*Stored items*:
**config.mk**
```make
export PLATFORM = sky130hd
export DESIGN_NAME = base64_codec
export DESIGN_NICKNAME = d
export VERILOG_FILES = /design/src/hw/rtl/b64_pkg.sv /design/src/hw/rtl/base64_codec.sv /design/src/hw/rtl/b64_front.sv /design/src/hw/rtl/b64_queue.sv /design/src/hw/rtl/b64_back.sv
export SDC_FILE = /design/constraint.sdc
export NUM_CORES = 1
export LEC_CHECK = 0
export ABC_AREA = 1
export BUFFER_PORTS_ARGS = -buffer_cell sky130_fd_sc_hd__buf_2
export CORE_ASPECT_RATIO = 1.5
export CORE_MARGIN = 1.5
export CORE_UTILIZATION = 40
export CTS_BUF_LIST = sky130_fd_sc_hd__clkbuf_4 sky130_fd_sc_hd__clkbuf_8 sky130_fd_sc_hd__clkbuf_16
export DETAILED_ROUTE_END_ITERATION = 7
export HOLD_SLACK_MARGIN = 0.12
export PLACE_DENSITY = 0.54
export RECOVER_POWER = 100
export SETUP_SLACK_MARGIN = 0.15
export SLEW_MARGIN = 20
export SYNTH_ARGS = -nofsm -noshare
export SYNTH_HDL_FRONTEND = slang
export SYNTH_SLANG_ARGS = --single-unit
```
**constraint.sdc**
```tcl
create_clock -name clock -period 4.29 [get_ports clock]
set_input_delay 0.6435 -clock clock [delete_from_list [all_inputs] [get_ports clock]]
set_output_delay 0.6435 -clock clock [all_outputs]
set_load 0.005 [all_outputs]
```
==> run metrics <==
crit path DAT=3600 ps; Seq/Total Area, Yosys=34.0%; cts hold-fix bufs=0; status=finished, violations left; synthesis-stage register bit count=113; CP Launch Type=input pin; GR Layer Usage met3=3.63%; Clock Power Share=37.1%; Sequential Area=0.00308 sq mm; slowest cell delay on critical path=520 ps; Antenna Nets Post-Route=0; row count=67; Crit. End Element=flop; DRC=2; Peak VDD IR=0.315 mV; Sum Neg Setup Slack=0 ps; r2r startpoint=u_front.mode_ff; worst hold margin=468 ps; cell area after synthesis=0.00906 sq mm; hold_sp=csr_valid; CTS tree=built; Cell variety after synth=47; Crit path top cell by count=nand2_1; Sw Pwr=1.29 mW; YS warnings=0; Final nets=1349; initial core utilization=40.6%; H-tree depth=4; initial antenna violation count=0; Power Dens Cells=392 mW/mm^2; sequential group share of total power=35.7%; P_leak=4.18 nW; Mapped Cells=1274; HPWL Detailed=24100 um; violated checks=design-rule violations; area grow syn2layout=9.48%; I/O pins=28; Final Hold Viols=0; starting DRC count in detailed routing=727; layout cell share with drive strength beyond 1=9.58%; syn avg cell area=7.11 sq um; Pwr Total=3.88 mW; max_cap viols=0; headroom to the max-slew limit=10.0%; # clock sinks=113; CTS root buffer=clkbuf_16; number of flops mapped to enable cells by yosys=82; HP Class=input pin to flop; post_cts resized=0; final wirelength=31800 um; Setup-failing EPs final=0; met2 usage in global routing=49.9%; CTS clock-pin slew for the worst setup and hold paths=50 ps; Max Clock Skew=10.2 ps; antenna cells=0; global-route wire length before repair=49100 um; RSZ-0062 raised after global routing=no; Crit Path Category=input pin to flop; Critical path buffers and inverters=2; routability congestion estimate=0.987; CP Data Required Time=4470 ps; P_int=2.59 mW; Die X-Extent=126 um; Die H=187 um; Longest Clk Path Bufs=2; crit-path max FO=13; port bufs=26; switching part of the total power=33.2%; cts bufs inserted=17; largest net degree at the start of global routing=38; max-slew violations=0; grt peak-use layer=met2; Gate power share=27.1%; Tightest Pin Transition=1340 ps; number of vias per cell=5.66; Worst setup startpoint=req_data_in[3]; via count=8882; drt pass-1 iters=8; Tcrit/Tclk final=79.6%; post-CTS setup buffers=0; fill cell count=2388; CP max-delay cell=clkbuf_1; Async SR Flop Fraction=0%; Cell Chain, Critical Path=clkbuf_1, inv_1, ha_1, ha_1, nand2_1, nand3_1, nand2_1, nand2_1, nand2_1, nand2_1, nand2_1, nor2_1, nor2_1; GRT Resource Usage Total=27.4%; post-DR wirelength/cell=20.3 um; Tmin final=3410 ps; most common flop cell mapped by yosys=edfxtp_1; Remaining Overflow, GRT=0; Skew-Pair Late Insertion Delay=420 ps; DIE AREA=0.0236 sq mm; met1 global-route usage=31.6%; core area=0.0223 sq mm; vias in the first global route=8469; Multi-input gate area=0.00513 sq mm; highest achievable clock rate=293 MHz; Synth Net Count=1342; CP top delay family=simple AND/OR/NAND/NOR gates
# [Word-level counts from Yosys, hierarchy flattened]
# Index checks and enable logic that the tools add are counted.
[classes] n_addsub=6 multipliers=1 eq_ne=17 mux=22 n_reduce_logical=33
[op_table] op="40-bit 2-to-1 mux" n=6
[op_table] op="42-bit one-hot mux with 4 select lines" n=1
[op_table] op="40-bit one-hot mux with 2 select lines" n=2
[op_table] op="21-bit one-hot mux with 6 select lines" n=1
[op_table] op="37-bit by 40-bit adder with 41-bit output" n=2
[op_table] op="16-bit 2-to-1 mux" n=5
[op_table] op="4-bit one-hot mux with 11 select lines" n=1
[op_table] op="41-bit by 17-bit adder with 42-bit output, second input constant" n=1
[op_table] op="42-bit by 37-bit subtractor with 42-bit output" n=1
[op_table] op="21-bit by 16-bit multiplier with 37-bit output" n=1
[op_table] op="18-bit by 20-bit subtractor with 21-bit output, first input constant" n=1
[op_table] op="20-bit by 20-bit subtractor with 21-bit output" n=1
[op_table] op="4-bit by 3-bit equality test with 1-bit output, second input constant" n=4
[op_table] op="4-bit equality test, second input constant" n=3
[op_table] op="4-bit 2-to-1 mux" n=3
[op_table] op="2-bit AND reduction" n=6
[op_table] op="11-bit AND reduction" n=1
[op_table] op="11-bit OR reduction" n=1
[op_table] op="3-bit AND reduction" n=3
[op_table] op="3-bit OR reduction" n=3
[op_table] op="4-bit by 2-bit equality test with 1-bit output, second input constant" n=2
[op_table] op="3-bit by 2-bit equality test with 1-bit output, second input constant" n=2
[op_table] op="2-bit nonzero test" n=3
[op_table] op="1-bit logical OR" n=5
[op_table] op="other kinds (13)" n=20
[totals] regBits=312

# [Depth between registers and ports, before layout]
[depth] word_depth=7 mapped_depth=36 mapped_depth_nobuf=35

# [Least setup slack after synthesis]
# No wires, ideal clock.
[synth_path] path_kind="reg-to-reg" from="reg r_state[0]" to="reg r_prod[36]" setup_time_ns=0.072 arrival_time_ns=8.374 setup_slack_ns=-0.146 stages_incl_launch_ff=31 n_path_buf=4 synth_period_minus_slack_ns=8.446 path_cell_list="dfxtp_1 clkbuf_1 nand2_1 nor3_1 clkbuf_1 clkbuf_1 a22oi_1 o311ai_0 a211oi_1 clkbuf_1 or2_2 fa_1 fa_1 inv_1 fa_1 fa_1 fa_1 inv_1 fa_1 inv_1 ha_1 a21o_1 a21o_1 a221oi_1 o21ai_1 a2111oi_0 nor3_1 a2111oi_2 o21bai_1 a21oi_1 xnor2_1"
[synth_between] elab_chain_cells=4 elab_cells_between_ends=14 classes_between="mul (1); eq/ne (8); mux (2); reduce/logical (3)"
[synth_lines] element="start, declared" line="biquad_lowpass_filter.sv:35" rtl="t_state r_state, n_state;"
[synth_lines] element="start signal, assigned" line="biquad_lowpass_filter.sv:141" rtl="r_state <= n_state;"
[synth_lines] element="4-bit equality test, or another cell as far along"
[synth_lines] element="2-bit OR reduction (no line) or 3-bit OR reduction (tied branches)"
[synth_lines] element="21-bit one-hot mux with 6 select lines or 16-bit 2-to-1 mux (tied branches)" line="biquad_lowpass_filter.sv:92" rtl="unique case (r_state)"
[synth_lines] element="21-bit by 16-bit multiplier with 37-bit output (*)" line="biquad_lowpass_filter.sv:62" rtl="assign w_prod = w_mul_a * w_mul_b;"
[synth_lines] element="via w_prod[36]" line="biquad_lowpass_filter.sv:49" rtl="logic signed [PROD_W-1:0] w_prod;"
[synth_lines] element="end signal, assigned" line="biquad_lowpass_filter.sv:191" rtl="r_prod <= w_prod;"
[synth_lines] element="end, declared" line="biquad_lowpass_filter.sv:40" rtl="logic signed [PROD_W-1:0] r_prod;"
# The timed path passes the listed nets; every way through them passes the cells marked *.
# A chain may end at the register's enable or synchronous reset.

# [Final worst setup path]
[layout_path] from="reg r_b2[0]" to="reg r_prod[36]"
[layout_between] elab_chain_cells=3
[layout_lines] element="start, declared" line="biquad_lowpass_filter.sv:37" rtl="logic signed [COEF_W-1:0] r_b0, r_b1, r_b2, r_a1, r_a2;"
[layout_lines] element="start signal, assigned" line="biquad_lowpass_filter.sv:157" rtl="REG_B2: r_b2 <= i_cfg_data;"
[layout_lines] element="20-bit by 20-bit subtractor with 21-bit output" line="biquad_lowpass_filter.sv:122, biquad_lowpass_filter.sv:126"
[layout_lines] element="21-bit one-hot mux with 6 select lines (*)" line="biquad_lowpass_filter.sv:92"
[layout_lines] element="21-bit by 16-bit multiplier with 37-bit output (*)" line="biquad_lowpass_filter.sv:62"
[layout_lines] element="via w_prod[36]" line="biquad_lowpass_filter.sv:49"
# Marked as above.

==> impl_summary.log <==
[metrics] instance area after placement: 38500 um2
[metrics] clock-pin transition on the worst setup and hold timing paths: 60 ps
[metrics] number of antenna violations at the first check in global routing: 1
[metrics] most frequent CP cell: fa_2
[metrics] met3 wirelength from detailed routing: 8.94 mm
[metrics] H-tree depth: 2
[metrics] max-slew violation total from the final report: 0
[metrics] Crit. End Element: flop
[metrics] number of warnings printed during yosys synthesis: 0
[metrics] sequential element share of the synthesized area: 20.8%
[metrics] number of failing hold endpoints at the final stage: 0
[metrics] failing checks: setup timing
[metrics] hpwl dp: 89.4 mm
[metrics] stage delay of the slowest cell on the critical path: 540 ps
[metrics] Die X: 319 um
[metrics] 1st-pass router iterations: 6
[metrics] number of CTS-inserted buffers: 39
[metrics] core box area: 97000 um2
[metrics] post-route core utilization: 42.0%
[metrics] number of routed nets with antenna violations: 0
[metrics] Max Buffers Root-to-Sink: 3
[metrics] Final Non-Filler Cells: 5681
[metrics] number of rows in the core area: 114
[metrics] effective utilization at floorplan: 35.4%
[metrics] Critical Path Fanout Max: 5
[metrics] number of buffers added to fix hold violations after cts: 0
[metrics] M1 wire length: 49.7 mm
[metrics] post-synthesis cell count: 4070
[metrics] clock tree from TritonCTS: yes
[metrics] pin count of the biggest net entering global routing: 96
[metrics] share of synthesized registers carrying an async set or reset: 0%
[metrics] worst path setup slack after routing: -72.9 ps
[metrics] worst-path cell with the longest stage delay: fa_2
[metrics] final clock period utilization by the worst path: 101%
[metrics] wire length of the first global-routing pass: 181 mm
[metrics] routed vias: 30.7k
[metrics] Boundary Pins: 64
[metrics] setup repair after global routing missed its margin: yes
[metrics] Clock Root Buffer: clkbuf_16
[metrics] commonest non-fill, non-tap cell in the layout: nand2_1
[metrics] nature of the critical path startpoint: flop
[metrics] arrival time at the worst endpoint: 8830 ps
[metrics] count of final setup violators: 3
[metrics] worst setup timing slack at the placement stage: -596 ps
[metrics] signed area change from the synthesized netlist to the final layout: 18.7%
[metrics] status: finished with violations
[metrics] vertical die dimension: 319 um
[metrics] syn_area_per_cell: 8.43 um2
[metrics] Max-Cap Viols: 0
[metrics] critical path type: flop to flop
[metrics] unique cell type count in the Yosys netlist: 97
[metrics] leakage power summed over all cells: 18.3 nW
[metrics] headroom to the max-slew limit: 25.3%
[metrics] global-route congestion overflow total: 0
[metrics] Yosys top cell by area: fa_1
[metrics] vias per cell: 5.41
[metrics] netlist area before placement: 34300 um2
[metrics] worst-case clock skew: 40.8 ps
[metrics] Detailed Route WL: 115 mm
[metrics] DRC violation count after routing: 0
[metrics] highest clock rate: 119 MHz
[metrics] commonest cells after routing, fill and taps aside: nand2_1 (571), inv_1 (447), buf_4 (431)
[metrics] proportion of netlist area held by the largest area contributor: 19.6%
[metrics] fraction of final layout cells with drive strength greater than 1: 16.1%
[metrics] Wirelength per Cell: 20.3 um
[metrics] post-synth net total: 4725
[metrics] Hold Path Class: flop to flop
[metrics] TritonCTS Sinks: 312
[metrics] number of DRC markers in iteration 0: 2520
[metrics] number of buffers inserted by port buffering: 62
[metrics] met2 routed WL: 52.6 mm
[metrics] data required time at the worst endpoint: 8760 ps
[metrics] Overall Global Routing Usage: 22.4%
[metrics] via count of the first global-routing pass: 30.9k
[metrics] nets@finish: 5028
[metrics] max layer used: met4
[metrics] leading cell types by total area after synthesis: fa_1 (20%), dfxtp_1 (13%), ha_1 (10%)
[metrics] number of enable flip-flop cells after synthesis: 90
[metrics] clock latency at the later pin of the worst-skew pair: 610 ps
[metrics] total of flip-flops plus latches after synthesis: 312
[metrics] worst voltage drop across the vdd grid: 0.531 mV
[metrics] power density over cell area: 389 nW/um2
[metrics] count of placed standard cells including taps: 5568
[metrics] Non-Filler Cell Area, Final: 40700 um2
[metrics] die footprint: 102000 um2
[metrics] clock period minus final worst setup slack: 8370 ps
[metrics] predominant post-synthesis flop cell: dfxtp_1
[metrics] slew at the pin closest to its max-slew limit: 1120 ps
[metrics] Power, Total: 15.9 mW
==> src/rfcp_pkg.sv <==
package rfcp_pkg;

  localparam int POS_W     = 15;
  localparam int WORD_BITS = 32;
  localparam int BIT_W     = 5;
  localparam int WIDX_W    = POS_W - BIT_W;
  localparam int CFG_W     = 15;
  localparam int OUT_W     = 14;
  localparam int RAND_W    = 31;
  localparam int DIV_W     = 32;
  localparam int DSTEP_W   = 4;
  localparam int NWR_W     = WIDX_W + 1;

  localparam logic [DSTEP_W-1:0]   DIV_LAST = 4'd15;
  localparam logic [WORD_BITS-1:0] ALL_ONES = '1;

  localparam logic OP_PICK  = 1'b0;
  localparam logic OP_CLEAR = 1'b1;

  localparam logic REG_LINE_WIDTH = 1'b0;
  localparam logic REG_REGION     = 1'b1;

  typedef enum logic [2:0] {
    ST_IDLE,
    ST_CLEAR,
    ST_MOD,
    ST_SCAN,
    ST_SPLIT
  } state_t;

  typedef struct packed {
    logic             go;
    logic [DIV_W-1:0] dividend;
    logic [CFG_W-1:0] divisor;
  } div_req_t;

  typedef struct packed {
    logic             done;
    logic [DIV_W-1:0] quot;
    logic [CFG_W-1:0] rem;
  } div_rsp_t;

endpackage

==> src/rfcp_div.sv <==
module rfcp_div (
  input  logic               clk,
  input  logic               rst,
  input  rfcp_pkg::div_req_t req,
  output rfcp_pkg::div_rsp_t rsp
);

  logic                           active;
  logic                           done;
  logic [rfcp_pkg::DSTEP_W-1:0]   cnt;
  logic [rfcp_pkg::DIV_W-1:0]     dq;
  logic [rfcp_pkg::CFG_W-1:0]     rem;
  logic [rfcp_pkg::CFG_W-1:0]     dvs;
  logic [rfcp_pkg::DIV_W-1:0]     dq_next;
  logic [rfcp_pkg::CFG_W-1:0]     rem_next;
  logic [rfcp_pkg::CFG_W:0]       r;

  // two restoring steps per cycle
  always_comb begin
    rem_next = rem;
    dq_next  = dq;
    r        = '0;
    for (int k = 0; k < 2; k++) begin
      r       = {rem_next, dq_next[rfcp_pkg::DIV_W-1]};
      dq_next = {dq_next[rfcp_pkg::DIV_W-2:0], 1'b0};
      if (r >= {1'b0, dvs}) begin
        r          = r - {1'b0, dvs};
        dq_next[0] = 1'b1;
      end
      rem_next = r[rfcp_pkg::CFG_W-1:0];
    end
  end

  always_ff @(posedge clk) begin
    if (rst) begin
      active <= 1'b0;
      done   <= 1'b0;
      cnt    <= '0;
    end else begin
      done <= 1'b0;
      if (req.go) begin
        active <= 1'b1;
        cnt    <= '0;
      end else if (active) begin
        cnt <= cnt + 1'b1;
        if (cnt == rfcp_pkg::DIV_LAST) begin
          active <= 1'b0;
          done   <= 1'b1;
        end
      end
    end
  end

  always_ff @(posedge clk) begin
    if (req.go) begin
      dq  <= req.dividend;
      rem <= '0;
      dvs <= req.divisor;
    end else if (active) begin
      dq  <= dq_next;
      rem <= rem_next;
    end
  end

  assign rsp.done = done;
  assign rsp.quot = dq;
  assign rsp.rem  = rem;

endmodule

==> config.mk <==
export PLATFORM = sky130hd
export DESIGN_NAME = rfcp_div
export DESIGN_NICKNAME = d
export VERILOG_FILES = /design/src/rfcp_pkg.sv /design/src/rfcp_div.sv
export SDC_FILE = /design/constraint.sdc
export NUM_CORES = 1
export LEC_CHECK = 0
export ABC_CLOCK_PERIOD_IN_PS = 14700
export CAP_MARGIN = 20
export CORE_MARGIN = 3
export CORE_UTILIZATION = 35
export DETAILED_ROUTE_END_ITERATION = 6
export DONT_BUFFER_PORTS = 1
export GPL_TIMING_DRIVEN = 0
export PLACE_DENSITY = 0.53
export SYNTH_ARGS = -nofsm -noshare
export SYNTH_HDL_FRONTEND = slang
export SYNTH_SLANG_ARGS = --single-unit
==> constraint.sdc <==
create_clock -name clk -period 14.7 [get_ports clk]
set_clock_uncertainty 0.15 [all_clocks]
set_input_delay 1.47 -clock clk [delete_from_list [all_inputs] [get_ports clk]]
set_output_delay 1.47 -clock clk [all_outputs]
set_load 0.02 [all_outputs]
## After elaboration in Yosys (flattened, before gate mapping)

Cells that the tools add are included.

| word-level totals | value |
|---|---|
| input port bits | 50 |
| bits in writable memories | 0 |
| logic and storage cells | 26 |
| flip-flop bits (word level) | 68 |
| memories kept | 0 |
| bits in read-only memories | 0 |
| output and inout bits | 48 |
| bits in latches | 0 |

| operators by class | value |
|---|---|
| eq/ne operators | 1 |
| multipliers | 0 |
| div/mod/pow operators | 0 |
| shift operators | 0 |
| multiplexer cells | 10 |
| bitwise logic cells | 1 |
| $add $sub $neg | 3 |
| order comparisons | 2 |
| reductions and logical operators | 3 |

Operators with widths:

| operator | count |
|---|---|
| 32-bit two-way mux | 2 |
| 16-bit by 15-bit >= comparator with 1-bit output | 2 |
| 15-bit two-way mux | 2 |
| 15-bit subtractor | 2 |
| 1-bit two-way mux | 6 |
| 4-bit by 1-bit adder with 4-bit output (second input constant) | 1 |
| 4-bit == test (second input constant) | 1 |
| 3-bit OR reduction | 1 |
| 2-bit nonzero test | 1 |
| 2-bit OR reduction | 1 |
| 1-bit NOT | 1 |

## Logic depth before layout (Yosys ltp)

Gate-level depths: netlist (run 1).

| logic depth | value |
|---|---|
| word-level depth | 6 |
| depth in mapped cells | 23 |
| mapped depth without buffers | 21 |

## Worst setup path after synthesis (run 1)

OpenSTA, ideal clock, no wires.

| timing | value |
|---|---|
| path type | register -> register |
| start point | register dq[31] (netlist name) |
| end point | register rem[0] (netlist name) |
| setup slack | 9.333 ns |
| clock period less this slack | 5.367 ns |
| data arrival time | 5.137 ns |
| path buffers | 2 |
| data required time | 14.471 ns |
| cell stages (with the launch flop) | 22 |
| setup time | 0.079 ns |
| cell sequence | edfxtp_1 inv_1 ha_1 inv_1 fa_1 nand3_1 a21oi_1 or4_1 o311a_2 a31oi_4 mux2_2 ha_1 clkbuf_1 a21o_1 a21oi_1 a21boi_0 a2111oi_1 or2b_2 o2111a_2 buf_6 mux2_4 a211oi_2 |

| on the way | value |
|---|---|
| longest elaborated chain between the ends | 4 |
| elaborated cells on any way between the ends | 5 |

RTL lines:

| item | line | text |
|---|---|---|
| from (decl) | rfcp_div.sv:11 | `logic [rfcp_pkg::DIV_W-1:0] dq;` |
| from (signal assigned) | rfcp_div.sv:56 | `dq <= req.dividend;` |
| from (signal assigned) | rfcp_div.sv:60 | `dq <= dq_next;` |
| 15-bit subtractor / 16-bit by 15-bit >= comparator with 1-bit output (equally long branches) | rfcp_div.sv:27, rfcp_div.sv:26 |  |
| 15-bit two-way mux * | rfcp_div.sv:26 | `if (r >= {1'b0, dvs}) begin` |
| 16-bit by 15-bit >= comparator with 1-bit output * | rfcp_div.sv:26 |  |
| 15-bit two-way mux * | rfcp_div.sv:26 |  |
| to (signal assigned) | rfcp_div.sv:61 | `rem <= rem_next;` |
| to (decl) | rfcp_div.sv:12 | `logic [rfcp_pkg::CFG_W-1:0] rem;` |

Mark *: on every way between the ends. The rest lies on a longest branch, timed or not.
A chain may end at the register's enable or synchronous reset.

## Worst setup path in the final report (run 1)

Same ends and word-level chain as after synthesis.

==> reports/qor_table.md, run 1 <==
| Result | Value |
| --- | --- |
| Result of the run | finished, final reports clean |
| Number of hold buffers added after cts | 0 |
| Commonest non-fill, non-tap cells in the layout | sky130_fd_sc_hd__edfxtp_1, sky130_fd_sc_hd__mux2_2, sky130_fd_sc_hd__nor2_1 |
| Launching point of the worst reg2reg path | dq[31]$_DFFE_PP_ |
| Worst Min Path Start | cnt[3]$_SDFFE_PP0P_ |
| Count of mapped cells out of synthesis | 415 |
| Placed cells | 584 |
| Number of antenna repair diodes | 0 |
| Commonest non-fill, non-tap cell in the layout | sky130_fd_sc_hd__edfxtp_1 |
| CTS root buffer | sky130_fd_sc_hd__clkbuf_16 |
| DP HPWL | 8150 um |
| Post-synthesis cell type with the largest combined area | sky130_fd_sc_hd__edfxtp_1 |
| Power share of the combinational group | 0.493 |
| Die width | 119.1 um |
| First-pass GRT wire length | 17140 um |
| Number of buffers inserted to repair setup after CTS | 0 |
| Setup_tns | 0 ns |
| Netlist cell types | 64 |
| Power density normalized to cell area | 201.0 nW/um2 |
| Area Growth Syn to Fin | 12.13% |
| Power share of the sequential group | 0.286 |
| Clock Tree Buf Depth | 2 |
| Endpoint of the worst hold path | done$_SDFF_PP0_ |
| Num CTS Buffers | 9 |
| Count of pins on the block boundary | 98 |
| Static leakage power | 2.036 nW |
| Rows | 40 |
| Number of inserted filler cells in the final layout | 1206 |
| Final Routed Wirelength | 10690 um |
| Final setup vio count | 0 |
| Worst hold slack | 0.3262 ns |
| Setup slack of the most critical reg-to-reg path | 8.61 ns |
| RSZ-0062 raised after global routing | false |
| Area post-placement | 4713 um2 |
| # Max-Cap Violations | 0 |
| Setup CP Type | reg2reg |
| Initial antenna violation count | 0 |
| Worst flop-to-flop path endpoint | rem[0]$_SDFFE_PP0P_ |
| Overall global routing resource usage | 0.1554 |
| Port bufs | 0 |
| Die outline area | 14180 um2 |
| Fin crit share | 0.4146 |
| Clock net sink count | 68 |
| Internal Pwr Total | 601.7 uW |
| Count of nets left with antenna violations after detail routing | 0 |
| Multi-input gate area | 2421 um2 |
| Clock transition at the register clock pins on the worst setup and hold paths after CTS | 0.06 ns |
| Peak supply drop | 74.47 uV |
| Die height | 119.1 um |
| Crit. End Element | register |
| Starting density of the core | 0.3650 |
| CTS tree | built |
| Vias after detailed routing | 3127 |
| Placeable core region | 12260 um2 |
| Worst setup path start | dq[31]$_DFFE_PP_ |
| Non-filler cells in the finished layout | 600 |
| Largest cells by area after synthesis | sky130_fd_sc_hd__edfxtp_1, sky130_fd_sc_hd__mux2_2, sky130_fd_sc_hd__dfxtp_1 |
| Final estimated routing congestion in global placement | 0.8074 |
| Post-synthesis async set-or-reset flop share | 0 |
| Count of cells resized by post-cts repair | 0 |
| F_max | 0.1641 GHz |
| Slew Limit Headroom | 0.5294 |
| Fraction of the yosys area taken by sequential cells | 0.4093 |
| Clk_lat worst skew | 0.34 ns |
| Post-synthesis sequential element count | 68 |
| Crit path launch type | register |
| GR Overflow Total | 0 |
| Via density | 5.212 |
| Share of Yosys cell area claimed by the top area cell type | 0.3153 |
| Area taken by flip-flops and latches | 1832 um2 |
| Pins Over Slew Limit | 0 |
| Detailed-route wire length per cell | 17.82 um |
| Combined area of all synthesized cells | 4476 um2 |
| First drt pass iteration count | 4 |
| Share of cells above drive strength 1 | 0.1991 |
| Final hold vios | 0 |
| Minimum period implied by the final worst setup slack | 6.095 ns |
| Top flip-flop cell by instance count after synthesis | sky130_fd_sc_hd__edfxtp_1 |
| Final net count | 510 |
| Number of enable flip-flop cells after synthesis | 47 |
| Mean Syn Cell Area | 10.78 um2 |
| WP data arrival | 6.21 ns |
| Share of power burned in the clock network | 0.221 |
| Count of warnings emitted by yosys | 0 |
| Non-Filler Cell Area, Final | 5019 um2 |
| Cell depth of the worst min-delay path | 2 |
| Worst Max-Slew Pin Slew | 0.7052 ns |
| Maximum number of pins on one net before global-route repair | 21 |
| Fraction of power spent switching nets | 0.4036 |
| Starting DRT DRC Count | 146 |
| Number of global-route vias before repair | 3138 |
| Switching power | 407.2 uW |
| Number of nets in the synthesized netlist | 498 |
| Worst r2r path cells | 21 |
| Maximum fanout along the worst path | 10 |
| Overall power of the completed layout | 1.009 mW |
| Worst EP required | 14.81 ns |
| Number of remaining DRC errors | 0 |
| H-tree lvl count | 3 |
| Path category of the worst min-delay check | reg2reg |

*REQUIREMENT*: Reproduce exactly the lines above from the line with "[metrics] die footprint: 102000 um2" to the line with "[metrics] slew at", including both, and add nothing.

*THE COMPLETED TASK*:
[metrics] die footprint: 102000 um2
[metrics] clock period minus final worst setup slack: 8370 ps
[metrics] predominant post-synthesis flop cell: dfxtp_1
[metrics] slew at the pin closest to its max-slew limit: 1120 ps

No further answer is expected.